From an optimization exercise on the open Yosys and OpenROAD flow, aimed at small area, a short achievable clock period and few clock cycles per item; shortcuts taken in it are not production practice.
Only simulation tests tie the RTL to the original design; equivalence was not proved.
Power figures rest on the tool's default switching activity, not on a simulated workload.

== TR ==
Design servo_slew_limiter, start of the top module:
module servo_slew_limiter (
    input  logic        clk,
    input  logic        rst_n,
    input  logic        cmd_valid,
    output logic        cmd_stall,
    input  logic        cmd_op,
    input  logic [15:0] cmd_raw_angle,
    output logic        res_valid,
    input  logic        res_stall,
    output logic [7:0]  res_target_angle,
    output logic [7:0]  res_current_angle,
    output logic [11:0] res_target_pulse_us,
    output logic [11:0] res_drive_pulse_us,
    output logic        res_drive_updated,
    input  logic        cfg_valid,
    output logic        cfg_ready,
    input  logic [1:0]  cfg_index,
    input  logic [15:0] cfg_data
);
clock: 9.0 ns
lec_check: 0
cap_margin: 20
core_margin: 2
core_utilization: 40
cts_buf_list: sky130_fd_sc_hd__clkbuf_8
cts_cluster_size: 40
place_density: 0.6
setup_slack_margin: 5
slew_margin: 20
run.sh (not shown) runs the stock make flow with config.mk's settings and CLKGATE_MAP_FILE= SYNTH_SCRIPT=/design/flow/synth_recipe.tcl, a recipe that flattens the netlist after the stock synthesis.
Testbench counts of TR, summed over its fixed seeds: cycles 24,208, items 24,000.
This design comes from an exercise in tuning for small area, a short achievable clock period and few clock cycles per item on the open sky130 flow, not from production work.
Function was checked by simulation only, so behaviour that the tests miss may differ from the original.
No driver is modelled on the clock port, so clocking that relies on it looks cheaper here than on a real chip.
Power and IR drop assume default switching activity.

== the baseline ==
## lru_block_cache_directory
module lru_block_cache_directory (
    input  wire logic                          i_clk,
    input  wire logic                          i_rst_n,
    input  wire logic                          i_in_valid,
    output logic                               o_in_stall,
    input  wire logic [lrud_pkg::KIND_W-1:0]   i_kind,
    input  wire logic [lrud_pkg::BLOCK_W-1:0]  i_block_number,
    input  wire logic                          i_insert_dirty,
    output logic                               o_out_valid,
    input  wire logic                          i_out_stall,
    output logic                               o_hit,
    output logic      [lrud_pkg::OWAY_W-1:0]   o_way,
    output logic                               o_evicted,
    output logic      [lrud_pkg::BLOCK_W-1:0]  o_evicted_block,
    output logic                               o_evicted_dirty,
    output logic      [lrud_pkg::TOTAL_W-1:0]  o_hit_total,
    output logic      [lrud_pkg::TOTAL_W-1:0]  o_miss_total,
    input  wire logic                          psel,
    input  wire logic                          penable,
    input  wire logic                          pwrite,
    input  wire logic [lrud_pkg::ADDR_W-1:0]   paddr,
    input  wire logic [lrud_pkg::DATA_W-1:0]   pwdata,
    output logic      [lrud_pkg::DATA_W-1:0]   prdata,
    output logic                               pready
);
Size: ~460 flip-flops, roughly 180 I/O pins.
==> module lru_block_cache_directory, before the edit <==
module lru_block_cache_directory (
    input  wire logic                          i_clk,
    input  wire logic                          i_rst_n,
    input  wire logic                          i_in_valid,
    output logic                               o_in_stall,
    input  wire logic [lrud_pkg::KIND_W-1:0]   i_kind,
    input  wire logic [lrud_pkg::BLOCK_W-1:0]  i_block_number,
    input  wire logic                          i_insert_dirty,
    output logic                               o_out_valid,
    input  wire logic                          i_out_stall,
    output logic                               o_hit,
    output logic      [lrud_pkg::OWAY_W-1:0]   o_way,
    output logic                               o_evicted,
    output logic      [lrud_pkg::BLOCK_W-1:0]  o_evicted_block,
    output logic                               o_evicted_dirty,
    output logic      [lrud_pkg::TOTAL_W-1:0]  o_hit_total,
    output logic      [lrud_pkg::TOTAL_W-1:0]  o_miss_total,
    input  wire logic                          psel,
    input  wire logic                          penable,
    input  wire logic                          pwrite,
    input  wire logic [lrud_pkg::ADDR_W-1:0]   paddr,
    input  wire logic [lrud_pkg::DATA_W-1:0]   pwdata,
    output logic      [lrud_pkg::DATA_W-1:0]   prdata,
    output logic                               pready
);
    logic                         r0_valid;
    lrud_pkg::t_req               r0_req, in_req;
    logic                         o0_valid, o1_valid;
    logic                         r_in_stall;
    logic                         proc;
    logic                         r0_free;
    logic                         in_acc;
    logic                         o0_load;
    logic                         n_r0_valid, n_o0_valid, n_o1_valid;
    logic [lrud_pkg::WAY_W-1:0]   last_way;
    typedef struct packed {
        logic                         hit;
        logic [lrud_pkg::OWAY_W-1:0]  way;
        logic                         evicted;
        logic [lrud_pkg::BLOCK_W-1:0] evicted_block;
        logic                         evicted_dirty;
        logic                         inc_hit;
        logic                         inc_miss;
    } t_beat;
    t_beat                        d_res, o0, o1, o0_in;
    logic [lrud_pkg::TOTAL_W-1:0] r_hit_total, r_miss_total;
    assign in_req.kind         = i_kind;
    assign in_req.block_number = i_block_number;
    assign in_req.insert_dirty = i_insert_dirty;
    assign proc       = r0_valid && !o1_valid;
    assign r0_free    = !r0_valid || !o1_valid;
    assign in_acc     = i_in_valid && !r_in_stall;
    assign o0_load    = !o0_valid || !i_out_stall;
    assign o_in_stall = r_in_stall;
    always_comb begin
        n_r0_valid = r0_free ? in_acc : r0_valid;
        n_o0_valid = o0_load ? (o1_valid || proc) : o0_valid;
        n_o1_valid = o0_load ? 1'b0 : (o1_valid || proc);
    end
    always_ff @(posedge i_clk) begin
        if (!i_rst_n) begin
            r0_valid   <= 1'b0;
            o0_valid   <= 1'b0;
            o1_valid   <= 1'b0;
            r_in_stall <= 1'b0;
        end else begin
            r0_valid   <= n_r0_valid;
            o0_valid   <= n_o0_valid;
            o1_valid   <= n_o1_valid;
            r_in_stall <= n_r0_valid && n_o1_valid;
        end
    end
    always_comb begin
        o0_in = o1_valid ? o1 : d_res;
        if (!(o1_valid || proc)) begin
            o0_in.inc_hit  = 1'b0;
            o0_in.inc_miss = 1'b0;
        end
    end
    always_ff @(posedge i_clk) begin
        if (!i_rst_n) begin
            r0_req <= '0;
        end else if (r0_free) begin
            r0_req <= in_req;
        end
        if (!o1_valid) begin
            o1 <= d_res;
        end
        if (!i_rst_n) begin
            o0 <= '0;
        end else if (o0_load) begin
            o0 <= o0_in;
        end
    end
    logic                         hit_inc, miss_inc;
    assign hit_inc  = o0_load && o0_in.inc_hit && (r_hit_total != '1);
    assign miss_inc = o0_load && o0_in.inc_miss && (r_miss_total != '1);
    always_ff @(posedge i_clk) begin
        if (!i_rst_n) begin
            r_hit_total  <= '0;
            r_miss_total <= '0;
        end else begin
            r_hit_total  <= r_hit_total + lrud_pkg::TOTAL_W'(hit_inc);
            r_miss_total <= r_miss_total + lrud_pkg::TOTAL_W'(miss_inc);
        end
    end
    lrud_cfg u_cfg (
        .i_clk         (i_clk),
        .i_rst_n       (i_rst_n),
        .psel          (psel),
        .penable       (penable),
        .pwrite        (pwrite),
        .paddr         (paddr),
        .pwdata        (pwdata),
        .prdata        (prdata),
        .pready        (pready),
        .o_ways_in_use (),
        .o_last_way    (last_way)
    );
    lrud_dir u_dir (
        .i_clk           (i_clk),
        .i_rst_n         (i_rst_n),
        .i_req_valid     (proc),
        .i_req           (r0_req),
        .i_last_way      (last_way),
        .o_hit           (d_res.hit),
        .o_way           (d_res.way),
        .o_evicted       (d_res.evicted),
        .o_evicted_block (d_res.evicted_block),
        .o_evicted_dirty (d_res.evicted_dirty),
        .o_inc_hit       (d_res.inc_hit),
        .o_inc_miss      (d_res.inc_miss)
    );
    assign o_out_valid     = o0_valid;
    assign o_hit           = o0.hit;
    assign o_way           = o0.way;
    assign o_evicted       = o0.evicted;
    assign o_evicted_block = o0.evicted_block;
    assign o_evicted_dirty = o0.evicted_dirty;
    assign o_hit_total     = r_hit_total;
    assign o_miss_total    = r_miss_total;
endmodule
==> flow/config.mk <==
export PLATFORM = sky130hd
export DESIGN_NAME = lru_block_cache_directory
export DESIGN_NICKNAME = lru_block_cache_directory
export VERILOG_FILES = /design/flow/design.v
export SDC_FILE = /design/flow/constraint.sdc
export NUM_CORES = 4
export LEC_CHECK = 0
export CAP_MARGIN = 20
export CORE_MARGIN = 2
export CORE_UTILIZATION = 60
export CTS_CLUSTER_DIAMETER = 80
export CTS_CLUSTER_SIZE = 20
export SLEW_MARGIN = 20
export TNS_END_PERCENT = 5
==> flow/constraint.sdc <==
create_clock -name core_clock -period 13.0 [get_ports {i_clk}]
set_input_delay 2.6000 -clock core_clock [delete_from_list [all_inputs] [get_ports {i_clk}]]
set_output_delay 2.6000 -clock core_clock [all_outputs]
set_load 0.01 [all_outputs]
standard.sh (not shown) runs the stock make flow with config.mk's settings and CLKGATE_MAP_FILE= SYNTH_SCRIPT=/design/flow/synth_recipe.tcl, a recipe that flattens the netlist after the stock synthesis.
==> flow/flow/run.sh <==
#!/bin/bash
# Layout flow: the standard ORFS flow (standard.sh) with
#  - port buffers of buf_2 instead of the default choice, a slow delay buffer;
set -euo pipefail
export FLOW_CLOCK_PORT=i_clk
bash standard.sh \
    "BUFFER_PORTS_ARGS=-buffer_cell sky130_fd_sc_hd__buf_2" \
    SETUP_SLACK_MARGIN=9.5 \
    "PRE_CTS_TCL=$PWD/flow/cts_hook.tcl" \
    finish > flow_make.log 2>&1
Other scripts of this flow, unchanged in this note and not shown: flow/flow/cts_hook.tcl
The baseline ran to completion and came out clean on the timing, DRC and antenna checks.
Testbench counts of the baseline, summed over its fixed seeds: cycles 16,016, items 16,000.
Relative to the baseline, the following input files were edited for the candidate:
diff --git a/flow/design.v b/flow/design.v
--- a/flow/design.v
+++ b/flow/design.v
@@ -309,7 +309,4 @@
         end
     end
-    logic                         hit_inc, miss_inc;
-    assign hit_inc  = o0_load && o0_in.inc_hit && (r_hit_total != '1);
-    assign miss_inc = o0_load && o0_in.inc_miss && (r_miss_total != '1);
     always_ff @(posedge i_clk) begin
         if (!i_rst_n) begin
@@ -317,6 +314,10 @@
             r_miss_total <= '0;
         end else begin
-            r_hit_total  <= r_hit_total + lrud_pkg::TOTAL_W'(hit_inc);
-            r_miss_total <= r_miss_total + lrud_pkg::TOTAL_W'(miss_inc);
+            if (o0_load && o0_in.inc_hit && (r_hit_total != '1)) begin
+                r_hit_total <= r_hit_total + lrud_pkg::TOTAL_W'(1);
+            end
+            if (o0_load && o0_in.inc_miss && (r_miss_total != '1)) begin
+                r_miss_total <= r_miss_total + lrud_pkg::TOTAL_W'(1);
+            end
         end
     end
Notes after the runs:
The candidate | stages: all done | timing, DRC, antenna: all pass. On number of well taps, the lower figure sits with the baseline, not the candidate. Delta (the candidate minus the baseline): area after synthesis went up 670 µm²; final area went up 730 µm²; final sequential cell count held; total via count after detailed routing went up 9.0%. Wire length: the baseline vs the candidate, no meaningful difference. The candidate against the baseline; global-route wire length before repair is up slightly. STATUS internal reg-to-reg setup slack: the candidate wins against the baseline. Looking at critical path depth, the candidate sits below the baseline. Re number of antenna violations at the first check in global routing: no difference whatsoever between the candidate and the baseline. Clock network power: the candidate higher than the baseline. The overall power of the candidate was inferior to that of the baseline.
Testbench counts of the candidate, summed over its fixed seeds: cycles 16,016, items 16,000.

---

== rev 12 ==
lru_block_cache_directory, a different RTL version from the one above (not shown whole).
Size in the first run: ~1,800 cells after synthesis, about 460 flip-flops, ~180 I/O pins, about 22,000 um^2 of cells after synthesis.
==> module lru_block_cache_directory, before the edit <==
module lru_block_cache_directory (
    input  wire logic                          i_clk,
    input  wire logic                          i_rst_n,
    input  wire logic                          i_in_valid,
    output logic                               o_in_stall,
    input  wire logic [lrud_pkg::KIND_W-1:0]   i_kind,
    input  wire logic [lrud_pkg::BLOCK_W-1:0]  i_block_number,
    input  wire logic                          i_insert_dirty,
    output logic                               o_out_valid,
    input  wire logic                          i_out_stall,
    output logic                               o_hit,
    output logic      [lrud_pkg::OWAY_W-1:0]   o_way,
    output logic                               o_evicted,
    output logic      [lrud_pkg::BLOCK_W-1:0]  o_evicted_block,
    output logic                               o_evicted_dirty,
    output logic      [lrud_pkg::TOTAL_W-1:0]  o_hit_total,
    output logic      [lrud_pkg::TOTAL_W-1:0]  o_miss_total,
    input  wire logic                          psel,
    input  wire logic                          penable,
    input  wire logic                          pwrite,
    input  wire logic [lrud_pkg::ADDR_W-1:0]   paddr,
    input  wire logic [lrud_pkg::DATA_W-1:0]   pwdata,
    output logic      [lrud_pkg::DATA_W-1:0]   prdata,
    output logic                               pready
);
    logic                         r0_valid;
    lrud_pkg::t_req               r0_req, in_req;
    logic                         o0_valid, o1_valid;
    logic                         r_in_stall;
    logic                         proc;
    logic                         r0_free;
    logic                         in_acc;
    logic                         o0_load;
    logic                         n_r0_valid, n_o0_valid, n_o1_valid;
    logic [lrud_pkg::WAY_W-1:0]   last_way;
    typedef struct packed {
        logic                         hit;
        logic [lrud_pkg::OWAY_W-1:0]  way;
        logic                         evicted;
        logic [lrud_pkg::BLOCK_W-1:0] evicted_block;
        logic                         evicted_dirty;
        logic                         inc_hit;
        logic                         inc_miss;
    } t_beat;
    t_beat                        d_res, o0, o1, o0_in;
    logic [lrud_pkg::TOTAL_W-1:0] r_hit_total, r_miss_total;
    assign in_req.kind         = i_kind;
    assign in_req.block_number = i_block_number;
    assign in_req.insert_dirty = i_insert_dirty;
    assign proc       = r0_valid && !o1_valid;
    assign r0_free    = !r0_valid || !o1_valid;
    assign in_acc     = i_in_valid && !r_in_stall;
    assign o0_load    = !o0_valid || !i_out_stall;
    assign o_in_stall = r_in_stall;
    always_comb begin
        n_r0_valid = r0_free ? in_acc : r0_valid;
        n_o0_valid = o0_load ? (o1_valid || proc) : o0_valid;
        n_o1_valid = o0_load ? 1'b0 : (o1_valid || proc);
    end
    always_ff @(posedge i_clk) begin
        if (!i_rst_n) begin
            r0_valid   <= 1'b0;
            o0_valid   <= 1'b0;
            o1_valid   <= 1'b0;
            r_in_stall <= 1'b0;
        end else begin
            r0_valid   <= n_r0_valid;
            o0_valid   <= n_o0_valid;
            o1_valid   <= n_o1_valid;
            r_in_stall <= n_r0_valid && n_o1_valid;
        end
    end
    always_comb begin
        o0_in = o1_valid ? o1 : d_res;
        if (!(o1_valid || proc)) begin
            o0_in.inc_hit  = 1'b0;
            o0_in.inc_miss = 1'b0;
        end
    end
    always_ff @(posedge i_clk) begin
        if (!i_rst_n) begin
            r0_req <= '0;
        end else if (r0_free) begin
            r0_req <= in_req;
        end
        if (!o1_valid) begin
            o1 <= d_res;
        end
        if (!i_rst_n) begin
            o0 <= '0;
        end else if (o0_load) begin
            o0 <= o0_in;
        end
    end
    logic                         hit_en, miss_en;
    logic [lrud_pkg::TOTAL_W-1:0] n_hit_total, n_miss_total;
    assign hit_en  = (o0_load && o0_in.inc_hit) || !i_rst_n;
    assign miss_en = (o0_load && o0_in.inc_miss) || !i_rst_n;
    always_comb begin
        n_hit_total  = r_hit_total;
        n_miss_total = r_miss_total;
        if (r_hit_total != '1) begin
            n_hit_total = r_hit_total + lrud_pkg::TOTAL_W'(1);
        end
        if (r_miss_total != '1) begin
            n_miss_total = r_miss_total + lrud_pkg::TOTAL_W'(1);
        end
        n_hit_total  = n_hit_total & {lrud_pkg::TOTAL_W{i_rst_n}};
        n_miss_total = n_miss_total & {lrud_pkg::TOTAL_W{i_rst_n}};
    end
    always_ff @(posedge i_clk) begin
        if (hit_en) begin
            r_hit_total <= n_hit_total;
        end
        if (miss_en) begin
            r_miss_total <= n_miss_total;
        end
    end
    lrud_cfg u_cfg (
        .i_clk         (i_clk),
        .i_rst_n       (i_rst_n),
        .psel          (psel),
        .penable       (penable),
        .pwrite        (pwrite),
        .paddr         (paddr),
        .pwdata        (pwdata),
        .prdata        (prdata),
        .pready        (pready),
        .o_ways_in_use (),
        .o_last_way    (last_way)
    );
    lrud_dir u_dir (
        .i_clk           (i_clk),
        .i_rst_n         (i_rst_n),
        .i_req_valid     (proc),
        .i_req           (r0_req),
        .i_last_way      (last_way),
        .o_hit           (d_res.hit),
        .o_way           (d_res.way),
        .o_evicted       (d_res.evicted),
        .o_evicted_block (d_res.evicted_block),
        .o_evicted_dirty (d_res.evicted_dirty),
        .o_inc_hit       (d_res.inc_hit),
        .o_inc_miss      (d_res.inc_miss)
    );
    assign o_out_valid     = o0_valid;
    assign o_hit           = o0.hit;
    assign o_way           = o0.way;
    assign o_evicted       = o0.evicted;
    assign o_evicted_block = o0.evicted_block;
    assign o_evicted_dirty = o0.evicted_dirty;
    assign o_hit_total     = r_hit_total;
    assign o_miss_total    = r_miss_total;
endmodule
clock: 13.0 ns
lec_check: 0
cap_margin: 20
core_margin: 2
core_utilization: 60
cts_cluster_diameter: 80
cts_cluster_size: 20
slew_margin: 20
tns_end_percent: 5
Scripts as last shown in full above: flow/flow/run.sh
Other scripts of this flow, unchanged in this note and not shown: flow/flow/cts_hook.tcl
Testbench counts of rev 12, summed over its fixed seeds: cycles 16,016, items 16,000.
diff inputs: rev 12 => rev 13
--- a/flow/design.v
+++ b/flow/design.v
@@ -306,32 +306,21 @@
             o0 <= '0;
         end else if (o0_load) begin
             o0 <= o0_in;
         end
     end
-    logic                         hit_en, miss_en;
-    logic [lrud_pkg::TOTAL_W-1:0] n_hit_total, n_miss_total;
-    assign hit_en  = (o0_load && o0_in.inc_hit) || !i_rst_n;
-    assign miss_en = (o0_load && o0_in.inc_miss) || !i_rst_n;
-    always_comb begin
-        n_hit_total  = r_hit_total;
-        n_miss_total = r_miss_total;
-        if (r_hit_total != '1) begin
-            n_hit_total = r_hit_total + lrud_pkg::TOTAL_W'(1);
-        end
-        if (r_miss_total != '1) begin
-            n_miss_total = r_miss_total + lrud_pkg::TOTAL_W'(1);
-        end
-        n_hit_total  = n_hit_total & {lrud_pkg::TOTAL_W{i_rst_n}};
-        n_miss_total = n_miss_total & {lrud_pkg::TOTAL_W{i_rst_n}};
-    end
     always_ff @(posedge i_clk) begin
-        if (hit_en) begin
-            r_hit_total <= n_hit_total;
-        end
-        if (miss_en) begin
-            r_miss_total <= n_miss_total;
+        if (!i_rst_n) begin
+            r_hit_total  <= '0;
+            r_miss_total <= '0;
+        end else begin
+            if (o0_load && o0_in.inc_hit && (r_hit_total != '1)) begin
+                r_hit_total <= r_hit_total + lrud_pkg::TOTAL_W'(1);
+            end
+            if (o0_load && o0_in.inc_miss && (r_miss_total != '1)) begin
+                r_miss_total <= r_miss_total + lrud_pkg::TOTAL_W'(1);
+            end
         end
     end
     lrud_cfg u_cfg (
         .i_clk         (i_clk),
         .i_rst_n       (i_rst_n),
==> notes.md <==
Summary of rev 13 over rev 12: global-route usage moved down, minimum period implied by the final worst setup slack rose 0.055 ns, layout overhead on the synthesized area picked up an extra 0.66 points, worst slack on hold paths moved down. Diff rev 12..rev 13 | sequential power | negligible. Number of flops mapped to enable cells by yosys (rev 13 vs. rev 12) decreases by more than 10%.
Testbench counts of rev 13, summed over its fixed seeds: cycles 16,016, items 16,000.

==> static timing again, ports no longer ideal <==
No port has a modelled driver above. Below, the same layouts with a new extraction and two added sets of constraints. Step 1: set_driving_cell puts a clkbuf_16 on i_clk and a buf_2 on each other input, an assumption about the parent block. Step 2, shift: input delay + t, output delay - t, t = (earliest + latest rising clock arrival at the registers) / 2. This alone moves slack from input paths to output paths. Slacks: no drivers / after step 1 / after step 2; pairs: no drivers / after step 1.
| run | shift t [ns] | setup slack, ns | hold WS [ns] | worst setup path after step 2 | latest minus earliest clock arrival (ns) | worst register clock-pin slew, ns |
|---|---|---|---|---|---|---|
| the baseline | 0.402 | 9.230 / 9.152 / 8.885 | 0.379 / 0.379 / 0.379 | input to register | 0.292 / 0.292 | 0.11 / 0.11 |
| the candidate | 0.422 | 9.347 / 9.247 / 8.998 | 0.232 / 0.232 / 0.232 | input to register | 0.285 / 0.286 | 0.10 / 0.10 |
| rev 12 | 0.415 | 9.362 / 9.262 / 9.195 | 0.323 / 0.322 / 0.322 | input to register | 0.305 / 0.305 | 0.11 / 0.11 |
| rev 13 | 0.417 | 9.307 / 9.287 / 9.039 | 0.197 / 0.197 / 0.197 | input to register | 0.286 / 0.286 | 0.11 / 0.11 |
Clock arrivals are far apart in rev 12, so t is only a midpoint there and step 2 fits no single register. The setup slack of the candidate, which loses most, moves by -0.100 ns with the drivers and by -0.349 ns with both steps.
──────────
### Work to complete
Starting at the line that contains "export DESIGN_NAME = lru_block_cache_directory" and stopping after the line that contains "# Layout flow: the", write out every line exactly as it appears above, and no other line.

### Solved problem
export DESIGN_NAME = lru_block_cache_directory
export DESIGN_NICKNAME = lru_block_cache_directory
export VERILOG_FILES = /design/flow/design.v
export SDC_FILE = /design/flow/constraint.sdc
export NUM_CORES = 4
export LEC_CHECK = 0
export CAP_MARGIN = 20
export CORE_MARGIN = 2
export CORE_UTILIZATION = 60
export CTS_CLUSTER_DIAMETER = 80
export CTS_CLUSTER_SIZE = 20
export SLEW_MARGIN = 20
export TNS_END_PERCENT = 5
==> flow/constraint.sdc <==
create_clock -name core_clock -period 13.0 [get_ports {i_clk}]
set_input_delay 2.6000 -clock core_clock [delete_from_list [all_inputs] [get_ports {i_clk}]]
set_output_delay 2.6000 -clock core_clock [all_outputs]
set_load 0.01 [all_outputs]
standard.sh (not shown) runs the stock make flow with config.mk's settings and CLKGATE_MAP_FILE= SYNTH_SCRIPT=/design/flow/synth_recipe.tcl, a recipe that flattens the netlist after the stock synthesis.
==> flow/flow/run.sh <==
#!/bin/bash
# Layout flow: the standard ORFS flow (standard.sh) with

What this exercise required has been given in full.